● **Activity**
Take each line of the data that contains the string "repair" and copy it.

(Dataset entries)
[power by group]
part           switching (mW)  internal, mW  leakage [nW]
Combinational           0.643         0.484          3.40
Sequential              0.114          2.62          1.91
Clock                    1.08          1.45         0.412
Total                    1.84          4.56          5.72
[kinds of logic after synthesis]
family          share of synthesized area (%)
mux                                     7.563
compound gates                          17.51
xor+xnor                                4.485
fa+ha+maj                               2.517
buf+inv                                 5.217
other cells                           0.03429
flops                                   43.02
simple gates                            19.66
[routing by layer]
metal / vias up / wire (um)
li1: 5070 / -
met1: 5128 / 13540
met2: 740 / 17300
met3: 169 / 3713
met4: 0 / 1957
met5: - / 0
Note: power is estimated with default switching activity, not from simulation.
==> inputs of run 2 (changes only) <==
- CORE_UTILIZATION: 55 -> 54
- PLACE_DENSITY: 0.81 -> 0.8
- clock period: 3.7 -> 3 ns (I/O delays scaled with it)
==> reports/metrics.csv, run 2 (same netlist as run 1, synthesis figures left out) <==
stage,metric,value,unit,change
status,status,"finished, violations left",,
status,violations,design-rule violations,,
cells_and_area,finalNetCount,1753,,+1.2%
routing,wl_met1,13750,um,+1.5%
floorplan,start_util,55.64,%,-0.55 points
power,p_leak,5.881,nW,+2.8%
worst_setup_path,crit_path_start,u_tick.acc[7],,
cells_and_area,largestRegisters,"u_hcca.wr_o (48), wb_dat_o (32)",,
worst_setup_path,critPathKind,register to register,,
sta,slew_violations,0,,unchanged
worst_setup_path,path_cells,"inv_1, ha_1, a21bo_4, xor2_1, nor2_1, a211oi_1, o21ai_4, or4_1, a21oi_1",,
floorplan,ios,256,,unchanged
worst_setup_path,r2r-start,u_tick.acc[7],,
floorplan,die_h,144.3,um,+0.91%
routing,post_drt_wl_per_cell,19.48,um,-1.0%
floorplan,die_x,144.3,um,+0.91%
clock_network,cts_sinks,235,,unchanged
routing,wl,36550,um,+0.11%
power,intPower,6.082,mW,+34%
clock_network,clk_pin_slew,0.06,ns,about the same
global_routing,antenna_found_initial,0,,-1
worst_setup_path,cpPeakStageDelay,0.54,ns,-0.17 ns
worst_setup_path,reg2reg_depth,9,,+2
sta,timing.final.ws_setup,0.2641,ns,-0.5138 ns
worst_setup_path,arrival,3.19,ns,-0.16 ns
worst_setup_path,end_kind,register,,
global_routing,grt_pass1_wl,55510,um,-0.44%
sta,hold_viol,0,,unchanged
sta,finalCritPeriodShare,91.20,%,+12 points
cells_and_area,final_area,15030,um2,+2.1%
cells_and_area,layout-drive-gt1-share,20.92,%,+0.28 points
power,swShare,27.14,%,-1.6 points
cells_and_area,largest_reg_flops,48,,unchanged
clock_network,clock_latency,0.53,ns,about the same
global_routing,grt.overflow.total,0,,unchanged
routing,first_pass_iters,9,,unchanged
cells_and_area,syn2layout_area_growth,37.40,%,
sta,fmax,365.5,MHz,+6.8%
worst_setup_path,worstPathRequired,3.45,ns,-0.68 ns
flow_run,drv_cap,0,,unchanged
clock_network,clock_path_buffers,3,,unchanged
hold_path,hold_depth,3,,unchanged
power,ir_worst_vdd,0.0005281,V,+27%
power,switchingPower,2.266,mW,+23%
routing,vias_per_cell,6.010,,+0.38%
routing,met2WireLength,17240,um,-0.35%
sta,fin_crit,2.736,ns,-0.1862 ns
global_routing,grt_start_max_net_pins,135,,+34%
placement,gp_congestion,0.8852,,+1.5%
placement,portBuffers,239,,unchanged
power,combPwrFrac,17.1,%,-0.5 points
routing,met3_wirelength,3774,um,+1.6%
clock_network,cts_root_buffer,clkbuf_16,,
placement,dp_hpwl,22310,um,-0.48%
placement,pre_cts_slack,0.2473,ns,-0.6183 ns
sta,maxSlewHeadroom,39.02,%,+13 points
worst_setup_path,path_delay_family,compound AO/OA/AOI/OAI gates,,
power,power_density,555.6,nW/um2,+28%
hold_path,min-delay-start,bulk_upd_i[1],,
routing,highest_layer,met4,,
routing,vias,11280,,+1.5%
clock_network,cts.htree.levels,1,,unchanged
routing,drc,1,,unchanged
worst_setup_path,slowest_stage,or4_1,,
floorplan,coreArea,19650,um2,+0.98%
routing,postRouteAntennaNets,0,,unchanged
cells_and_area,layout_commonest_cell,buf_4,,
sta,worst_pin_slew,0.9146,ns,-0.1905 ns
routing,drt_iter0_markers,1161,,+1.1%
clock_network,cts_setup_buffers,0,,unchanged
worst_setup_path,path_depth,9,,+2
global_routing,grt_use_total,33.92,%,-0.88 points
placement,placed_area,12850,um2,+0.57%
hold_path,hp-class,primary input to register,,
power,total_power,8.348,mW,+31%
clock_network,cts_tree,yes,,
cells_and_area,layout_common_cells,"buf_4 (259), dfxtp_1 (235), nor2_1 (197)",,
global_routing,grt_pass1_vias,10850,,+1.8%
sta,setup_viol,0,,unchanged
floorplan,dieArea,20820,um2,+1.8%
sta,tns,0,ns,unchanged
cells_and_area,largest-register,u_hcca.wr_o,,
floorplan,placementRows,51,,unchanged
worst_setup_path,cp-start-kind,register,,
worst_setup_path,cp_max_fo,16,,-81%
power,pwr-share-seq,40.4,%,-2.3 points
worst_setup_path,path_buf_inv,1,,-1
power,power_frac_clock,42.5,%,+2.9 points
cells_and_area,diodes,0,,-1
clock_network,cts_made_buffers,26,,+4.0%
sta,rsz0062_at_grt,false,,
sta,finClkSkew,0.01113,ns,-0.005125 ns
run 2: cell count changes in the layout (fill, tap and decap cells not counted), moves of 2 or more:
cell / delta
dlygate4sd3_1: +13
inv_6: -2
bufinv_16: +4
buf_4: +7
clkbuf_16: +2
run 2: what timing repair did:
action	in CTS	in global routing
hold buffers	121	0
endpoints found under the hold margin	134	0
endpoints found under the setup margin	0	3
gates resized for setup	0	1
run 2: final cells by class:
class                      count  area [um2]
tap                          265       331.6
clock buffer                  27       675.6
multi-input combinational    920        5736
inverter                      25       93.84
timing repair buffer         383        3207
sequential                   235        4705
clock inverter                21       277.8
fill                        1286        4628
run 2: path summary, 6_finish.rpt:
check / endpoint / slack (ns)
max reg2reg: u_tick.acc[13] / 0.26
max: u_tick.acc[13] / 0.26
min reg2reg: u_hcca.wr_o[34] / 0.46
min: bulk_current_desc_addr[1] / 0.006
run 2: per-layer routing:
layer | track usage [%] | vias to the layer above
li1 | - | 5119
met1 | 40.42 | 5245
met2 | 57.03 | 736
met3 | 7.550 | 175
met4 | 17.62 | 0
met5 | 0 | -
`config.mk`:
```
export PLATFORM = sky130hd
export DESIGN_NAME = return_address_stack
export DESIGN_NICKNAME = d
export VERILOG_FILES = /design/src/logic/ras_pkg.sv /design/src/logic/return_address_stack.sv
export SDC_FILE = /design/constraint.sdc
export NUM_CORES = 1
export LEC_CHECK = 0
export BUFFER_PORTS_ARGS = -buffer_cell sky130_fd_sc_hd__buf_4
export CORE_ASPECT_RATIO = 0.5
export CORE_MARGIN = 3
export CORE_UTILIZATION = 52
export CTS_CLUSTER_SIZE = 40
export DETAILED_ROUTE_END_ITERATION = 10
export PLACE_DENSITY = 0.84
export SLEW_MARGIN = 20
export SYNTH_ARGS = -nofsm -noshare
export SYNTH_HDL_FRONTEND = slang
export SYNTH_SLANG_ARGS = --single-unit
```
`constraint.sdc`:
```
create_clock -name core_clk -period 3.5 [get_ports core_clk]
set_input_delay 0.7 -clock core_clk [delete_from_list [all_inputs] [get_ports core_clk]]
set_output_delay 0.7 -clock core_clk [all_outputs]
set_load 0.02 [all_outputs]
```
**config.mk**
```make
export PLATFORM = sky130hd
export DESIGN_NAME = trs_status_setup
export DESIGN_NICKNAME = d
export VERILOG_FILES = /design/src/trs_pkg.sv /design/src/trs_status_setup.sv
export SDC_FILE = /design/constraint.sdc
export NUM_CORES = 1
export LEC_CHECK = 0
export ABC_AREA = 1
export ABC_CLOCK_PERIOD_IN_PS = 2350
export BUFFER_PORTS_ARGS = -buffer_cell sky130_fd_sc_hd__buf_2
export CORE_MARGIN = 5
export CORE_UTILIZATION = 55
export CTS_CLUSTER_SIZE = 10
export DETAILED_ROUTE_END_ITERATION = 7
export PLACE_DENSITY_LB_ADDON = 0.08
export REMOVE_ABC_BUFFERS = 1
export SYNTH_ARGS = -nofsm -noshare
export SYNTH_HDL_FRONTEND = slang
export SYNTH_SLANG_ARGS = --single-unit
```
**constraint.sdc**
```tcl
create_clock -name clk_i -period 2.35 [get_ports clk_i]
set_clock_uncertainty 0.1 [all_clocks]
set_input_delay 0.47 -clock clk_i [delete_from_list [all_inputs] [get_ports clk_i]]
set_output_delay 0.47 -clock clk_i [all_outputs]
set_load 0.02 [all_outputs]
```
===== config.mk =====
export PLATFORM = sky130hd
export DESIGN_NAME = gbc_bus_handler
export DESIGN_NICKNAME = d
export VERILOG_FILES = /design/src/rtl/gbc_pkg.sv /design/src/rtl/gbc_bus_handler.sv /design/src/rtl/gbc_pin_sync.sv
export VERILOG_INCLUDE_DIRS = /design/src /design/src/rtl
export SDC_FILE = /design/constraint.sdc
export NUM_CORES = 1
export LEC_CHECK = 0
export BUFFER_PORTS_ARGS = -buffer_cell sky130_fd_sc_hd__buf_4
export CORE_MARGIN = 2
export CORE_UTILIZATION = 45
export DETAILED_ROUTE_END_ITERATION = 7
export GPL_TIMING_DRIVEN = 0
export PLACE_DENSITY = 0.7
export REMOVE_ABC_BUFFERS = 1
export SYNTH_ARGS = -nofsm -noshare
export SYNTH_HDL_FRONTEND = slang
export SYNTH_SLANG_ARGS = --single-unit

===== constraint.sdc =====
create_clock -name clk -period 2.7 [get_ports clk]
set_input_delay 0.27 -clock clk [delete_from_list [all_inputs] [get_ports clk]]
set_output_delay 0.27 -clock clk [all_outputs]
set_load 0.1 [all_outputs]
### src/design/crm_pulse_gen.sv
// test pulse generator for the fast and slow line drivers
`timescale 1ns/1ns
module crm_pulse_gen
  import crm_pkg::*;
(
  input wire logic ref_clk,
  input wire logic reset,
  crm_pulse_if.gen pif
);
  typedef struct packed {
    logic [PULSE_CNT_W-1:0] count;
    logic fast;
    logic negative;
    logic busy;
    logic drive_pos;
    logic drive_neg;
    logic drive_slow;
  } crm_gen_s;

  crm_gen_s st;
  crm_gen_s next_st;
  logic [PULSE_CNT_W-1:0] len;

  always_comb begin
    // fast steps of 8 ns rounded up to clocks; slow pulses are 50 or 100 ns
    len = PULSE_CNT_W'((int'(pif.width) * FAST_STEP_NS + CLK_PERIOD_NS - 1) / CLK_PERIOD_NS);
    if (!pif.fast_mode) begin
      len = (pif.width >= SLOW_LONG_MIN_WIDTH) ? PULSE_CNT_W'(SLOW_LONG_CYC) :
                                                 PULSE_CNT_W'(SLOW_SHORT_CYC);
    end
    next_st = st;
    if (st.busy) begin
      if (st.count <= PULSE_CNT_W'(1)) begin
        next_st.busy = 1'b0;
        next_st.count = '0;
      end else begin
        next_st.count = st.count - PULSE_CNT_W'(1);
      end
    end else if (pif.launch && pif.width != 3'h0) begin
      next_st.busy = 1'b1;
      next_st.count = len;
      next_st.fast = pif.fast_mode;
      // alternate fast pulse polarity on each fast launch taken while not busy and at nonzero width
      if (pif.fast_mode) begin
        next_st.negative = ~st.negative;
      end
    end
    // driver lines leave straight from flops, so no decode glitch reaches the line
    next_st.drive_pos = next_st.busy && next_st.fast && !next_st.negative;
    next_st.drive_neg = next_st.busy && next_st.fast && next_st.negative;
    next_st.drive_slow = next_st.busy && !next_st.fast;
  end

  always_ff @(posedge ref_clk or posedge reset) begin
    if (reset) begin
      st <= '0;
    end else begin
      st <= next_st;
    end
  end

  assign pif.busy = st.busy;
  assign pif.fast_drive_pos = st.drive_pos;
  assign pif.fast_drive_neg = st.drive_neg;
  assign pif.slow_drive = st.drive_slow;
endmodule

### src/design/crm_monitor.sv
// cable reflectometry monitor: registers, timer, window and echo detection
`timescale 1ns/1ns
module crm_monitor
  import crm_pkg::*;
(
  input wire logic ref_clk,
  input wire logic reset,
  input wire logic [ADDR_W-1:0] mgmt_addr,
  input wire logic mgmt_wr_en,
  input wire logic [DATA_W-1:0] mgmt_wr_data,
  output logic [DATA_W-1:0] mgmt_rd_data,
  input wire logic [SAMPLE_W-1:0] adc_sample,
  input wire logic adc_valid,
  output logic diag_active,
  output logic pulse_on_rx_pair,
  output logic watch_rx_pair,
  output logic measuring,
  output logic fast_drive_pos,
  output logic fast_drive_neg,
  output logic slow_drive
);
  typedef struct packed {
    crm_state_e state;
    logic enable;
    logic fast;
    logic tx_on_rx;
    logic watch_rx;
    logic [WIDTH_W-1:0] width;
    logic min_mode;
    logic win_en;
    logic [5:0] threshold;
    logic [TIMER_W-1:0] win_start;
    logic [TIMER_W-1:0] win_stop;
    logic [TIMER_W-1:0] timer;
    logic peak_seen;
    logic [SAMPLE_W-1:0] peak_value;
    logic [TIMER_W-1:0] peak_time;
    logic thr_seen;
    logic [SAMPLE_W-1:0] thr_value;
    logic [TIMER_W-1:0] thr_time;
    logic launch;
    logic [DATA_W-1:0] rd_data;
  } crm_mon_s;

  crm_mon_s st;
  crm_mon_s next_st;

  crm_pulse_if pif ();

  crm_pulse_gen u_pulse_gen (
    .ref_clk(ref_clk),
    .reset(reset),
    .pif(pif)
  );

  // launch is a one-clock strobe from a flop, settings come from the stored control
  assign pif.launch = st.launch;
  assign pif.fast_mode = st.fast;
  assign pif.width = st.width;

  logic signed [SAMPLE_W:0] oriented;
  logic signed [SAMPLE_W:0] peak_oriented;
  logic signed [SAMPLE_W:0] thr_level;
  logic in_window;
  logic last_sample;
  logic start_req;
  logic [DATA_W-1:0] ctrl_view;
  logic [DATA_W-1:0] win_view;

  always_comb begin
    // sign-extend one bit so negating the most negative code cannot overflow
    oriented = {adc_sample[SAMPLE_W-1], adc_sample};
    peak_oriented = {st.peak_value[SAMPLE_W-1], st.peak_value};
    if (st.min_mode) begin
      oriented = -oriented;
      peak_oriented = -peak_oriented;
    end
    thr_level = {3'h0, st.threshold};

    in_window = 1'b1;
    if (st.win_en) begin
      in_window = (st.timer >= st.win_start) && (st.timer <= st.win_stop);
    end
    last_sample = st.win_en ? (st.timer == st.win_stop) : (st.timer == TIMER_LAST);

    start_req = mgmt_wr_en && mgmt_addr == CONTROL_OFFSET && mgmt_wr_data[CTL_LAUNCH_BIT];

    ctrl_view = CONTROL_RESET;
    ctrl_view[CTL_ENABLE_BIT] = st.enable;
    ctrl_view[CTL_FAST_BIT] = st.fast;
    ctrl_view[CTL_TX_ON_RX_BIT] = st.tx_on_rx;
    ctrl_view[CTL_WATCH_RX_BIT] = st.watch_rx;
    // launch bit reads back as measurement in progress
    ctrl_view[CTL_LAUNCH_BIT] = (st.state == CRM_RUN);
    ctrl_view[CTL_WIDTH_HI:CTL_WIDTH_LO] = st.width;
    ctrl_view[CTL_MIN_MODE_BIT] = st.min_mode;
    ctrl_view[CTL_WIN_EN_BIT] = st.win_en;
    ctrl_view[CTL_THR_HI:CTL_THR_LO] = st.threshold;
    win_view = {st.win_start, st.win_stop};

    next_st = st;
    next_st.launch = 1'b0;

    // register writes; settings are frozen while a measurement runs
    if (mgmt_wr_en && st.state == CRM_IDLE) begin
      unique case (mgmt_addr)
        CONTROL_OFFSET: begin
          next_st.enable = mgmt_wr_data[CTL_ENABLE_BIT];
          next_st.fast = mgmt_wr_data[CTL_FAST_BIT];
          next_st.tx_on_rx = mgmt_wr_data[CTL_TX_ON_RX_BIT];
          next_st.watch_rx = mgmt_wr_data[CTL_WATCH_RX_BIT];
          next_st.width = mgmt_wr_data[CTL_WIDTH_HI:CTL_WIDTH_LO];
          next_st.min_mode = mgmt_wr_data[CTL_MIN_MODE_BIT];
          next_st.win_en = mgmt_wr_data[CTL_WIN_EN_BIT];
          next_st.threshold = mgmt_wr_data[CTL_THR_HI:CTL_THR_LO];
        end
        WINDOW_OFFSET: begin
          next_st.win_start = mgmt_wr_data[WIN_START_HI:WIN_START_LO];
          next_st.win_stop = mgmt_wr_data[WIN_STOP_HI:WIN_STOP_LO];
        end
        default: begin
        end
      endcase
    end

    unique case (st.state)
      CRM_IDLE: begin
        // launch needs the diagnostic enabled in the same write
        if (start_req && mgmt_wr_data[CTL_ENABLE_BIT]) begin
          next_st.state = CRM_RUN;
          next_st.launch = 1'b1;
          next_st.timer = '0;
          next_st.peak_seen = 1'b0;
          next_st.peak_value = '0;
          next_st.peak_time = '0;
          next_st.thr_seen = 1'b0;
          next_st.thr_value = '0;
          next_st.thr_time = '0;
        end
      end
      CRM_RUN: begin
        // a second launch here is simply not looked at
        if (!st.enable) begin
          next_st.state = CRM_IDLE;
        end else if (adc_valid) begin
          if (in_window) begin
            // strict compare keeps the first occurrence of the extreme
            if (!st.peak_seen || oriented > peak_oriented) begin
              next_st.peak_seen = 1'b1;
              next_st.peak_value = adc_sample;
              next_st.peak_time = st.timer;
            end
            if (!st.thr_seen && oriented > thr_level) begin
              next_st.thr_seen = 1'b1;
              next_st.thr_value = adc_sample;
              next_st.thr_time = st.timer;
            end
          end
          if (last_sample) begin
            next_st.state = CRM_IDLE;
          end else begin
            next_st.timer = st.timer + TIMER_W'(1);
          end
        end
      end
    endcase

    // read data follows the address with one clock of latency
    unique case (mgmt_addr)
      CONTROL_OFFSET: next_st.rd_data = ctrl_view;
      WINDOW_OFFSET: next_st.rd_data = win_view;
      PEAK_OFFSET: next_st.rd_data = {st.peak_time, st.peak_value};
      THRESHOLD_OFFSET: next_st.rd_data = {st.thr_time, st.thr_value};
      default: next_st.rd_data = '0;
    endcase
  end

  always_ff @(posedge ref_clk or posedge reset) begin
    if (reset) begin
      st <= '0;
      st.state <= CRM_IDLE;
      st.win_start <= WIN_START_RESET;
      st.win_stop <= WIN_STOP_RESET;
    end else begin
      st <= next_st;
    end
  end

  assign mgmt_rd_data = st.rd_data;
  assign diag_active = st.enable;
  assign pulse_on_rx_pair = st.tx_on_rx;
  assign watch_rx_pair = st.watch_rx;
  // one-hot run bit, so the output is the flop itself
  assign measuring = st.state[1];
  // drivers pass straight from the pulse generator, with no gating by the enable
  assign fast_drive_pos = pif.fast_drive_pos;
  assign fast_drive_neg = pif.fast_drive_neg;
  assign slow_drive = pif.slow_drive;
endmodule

● **Reply**
run 2: what timing repair did:
timing repair buffer         383        3207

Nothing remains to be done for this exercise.